• [WHAT IS NEEDED] Find the word "finalNetCount" in the data, then copy each line where it is found.

==============================

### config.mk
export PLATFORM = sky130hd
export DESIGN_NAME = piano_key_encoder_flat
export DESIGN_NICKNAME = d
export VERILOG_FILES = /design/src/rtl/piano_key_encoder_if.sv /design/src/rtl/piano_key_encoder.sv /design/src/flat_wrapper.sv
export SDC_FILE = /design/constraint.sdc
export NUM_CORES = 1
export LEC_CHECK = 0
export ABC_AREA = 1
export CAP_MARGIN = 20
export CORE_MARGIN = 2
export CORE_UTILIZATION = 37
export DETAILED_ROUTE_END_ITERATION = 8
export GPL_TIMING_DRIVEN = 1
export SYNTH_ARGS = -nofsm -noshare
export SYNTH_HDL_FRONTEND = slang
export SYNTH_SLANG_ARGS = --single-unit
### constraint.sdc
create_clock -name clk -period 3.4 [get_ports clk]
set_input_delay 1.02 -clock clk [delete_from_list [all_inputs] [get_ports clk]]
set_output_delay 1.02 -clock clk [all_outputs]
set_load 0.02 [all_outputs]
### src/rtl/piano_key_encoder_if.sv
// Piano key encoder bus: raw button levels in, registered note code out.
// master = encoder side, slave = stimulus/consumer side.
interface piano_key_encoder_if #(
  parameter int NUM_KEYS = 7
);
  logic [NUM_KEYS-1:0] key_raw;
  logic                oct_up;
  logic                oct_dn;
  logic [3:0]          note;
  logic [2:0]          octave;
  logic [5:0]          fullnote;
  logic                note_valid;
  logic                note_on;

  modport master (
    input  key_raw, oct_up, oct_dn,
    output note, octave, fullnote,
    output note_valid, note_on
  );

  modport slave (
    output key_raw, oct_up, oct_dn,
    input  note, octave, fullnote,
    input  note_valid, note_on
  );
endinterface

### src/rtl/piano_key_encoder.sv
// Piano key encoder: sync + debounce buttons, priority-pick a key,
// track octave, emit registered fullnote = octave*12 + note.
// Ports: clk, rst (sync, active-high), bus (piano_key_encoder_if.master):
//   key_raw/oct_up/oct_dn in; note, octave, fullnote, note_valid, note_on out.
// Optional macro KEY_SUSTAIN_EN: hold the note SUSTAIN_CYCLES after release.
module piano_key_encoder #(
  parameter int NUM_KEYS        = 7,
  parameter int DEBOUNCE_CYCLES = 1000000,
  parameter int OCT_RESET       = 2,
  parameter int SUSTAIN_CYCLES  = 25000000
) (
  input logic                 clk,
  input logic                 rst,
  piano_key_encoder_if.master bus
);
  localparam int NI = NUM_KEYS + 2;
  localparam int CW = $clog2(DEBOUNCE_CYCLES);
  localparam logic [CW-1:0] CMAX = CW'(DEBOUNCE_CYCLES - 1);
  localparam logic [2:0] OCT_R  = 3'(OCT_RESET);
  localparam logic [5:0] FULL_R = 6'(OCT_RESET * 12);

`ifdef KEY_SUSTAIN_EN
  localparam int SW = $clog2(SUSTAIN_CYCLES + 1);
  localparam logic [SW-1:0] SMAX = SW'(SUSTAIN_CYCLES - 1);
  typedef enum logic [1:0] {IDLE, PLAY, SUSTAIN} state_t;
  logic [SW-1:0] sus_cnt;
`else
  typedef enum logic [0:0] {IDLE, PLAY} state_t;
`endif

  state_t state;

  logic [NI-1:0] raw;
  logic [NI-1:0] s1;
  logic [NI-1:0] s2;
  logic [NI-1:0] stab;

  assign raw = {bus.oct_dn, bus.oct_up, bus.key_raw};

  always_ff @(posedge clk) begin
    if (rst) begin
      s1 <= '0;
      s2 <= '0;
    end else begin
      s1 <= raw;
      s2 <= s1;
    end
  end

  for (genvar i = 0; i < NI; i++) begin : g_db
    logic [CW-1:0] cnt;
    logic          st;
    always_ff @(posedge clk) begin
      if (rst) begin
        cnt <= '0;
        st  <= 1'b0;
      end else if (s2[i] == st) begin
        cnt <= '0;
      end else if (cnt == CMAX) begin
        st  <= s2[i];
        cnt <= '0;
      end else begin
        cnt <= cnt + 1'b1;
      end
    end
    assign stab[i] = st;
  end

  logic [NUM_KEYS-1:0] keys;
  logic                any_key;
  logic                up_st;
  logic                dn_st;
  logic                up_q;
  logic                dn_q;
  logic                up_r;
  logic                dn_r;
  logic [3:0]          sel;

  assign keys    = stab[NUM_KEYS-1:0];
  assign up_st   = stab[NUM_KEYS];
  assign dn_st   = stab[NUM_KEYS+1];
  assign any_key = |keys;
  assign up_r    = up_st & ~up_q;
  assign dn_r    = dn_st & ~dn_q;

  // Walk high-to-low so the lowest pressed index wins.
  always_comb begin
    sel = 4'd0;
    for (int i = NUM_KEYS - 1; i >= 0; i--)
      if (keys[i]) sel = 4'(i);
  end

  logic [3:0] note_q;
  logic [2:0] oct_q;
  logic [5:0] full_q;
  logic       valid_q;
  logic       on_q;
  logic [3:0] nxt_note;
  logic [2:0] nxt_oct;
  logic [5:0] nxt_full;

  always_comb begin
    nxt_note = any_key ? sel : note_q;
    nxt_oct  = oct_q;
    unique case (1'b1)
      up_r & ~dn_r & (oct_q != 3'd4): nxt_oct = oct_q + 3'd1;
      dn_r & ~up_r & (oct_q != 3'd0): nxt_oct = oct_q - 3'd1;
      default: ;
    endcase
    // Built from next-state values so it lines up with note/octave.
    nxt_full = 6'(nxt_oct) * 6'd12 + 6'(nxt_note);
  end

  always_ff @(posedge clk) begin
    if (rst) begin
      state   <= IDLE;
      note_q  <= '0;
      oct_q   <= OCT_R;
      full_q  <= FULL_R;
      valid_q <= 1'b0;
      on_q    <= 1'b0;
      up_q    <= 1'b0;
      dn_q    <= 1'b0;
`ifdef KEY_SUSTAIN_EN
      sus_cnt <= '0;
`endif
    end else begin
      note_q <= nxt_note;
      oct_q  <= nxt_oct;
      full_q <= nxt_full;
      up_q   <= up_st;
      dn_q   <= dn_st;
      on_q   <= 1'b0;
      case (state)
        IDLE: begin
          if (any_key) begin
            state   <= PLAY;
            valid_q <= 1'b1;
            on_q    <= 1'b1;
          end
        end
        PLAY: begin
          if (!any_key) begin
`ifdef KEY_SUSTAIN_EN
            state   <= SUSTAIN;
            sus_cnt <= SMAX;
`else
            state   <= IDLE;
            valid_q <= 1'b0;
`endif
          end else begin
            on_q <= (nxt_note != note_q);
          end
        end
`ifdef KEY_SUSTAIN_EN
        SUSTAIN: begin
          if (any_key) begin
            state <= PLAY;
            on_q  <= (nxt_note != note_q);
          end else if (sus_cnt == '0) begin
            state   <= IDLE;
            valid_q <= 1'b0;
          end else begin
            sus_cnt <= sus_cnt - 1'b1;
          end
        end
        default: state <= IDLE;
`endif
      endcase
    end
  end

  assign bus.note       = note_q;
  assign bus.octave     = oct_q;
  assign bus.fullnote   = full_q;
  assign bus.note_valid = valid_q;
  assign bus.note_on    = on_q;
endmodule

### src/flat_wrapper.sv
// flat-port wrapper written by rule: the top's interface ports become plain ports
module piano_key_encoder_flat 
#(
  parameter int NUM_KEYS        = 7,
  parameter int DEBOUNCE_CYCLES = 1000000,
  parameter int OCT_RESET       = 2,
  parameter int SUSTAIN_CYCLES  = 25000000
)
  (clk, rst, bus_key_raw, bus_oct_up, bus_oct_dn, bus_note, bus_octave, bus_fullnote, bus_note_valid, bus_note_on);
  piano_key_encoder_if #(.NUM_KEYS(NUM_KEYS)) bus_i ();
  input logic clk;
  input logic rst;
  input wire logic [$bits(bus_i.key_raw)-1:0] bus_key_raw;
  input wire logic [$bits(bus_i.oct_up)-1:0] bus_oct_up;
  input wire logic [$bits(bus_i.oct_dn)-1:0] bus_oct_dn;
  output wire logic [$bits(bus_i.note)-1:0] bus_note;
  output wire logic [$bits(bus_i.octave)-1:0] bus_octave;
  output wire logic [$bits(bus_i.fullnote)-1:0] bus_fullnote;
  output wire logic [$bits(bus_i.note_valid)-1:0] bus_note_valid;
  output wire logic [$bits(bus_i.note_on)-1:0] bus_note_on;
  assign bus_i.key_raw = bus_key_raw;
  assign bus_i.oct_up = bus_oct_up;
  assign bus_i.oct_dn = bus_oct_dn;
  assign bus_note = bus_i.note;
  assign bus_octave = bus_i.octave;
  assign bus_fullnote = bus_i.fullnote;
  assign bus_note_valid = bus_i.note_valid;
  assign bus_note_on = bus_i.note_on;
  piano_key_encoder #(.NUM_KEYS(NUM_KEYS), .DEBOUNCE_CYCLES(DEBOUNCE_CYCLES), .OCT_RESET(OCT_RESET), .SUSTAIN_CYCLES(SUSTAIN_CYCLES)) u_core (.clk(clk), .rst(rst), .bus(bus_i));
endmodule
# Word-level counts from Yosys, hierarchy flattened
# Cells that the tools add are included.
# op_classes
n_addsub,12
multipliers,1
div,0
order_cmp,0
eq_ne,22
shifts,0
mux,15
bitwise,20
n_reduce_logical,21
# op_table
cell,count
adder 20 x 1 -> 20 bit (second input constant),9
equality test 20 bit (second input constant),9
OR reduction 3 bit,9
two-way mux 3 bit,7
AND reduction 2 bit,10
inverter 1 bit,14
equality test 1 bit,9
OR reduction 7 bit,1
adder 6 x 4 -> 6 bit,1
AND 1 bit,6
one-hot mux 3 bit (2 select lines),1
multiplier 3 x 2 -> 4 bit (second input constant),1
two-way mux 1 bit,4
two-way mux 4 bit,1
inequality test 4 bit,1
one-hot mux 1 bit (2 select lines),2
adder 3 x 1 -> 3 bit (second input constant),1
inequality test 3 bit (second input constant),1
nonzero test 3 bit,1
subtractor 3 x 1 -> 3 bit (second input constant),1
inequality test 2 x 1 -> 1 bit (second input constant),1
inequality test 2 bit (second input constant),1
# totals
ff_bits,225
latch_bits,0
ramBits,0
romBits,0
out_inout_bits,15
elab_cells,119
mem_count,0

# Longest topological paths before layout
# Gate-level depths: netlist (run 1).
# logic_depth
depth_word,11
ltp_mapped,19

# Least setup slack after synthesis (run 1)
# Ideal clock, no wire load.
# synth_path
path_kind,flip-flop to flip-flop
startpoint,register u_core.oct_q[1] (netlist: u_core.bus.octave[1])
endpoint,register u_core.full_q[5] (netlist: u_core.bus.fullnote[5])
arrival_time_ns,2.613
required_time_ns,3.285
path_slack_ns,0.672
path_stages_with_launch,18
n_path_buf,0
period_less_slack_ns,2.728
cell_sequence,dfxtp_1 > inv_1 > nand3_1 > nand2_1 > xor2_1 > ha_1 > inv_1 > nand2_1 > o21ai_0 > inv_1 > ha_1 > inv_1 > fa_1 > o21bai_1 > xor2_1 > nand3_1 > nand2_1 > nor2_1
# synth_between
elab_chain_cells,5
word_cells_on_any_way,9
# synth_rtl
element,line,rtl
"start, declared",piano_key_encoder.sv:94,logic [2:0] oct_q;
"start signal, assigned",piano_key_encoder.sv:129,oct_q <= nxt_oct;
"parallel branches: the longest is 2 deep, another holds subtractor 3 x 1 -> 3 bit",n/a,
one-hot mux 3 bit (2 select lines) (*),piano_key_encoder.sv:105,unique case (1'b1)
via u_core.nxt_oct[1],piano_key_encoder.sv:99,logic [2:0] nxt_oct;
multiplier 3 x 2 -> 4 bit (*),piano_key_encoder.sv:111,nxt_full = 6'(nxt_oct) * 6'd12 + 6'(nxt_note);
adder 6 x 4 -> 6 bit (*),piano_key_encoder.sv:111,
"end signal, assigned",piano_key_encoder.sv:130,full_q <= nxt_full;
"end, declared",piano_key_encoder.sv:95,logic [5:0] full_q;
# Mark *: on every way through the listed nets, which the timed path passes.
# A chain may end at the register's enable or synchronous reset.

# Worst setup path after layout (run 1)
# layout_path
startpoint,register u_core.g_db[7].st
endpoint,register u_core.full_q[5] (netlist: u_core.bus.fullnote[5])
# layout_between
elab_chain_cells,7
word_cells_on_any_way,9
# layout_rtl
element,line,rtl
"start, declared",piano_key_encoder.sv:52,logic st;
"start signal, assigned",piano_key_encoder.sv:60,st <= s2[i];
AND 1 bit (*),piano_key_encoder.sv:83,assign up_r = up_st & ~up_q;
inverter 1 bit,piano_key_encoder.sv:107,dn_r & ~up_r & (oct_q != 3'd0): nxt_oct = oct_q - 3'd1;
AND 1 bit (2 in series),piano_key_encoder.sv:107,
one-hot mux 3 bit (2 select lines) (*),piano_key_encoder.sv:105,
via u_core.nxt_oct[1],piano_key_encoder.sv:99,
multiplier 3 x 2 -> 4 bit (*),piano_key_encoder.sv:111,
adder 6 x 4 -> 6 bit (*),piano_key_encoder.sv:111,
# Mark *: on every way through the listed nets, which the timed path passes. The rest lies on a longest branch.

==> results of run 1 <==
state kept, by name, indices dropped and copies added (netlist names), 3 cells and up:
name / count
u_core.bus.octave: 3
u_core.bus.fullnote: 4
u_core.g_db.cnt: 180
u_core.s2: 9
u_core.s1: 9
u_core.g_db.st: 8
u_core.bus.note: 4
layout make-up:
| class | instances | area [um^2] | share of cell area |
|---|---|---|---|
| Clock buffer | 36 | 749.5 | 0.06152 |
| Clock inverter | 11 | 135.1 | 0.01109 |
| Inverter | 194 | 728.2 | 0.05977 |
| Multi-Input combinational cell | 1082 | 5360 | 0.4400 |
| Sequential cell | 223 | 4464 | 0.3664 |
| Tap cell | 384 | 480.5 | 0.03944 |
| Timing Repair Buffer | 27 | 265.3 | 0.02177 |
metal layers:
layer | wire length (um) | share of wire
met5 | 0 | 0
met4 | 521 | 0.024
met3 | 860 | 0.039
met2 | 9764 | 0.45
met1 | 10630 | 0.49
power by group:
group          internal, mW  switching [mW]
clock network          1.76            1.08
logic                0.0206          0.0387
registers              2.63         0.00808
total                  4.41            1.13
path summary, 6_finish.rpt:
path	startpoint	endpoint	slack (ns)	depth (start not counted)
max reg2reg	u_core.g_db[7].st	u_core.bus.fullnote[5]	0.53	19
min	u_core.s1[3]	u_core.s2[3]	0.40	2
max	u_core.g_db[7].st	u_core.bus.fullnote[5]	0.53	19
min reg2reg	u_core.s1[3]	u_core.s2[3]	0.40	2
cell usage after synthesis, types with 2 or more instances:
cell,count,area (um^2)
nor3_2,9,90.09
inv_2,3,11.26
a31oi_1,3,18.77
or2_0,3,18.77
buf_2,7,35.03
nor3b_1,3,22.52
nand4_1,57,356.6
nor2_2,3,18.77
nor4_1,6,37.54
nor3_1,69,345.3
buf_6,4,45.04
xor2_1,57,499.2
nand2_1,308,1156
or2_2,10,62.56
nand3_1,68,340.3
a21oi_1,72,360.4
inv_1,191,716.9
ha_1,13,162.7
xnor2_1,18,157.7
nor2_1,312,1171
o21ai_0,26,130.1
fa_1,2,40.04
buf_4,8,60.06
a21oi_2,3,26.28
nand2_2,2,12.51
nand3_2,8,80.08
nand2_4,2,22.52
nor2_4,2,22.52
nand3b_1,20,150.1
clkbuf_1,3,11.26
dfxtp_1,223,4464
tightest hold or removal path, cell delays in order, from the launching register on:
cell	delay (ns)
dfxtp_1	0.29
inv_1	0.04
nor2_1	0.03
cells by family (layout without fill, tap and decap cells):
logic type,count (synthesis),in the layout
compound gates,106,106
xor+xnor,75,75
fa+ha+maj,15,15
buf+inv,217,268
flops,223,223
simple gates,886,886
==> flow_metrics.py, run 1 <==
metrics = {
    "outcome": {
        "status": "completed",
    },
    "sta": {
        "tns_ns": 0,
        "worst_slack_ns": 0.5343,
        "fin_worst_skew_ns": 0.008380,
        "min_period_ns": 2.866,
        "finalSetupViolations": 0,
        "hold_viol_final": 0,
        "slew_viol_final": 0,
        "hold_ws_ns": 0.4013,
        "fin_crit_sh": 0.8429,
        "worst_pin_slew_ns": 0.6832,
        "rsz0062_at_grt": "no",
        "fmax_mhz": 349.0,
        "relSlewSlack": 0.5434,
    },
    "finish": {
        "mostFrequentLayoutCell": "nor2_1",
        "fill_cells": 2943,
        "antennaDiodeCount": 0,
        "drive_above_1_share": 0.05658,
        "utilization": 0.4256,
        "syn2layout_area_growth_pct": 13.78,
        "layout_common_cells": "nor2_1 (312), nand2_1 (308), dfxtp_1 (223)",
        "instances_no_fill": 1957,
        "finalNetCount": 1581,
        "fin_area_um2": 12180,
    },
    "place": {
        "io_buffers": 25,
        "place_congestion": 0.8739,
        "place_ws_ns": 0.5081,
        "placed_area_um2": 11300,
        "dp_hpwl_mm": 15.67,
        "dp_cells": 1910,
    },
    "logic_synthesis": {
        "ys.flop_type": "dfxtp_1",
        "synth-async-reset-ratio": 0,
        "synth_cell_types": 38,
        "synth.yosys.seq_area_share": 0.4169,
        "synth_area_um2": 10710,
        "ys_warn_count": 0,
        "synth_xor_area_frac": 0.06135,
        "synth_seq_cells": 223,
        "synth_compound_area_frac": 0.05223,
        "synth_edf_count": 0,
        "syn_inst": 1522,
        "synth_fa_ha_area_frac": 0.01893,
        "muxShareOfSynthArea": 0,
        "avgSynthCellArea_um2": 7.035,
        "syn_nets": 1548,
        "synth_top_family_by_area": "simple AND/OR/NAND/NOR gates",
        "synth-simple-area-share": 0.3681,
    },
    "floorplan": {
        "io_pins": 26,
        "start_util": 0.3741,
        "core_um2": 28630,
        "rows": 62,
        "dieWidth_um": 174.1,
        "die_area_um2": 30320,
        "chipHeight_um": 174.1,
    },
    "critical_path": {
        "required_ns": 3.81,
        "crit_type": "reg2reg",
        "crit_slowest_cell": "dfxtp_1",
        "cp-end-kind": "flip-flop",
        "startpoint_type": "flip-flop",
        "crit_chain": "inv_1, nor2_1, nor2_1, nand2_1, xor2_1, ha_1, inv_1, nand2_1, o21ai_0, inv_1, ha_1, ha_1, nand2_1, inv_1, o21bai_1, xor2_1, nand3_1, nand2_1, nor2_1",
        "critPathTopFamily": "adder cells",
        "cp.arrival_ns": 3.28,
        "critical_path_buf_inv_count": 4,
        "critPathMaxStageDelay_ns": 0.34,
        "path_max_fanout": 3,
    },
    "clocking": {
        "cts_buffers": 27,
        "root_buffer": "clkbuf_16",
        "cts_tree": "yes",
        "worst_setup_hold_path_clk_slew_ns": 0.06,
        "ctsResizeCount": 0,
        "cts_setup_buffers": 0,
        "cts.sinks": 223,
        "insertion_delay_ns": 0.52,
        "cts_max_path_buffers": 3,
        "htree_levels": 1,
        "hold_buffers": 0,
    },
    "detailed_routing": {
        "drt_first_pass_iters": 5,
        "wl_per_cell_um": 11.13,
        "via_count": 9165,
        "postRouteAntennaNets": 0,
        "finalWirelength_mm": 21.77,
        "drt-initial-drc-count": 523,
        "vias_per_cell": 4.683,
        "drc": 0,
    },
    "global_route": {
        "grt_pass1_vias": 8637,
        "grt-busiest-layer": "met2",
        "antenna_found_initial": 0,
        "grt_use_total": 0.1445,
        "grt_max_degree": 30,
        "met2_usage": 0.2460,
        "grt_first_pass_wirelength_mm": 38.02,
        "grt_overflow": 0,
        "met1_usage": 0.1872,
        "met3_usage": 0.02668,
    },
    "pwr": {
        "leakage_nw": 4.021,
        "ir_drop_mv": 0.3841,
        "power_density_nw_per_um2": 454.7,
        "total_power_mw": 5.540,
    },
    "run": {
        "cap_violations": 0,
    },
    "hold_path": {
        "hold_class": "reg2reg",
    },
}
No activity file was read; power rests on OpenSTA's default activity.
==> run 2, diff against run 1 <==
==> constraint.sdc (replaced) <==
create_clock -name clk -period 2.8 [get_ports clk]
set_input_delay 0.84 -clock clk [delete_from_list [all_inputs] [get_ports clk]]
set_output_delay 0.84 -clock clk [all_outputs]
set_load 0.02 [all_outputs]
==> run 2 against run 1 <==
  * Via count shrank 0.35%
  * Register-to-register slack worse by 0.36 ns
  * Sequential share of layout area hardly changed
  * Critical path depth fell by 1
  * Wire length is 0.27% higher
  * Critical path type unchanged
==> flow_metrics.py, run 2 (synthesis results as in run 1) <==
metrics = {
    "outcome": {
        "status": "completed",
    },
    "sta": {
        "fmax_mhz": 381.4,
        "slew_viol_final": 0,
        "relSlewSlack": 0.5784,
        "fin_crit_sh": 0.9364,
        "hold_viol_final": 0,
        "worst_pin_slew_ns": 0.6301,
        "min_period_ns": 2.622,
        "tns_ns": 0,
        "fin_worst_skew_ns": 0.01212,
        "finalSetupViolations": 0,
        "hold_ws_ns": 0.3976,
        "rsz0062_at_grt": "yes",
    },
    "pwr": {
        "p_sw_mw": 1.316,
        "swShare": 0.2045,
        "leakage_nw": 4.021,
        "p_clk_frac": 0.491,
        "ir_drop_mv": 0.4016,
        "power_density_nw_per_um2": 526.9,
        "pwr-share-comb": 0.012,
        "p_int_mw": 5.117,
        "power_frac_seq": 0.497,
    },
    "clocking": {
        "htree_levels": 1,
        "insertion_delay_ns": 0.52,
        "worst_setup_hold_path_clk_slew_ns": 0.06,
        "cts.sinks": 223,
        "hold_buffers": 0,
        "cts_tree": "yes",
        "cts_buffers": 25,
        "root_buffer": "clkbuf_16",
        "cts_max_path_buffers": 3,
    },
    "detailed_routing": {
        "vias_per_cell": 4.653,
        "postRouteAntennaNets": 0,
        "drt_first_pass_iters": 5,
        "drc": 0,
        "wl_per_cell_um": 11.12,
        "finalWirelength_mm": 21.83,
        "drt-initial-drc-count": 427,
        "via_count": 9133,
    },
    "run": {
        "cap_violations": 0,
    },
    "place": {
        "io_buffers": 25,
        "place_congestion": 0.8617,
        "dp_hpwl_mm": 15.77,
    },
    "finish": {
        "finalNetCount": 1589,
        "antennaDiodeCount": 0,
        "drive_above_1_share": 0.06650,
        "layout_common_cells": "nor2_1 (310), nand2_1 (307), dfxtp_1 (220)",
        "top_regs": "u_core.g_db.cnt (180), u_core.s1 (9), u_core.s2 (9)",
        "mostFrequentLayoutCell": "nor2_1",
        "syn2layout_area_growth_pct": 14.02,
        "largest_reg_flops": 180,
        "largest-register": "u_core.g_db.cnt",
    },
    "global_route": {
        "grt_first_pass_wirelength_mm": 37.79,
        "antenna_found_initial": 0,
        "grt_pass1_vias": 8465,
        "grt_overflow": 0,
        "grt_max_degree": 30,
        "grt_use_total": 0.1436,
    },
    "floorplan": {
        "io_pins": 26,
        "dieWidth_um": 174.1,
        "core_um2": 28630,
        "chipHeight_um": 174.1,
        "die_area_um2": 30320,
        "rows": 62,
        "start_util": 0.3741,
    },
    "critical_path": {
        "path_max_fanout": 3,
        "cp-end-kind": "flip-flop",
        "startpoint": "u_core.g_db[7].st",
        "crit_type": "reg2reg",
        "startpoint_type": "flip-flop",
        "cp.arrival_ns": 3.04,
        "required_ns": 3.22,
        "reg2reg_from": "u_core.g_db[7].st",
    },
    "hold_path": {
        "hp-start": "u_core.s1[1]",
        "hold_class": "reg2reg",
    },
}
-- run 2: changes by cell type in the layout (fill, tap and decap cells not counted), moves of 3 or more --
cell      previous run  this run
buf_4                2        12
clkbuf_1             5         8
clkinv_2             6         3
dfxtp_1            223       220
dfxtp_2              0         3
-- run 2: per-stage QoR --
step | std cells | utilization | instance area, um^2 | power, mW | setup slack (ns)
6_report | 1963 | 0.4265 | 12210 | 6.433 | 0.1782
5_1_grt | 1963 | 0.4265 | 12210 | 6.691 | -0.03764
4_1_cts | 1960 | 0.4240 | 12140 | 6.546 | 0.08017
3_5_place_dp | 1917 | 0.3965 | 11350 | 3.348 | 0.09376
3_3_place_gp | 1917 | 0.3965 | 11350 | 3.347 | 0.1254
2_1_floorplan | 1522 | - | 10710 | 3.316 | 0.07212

==============================

• [RESULT OF THIS EXERCISE]
        "finalNetCount": 1581,
        "finalNetCount": 1589,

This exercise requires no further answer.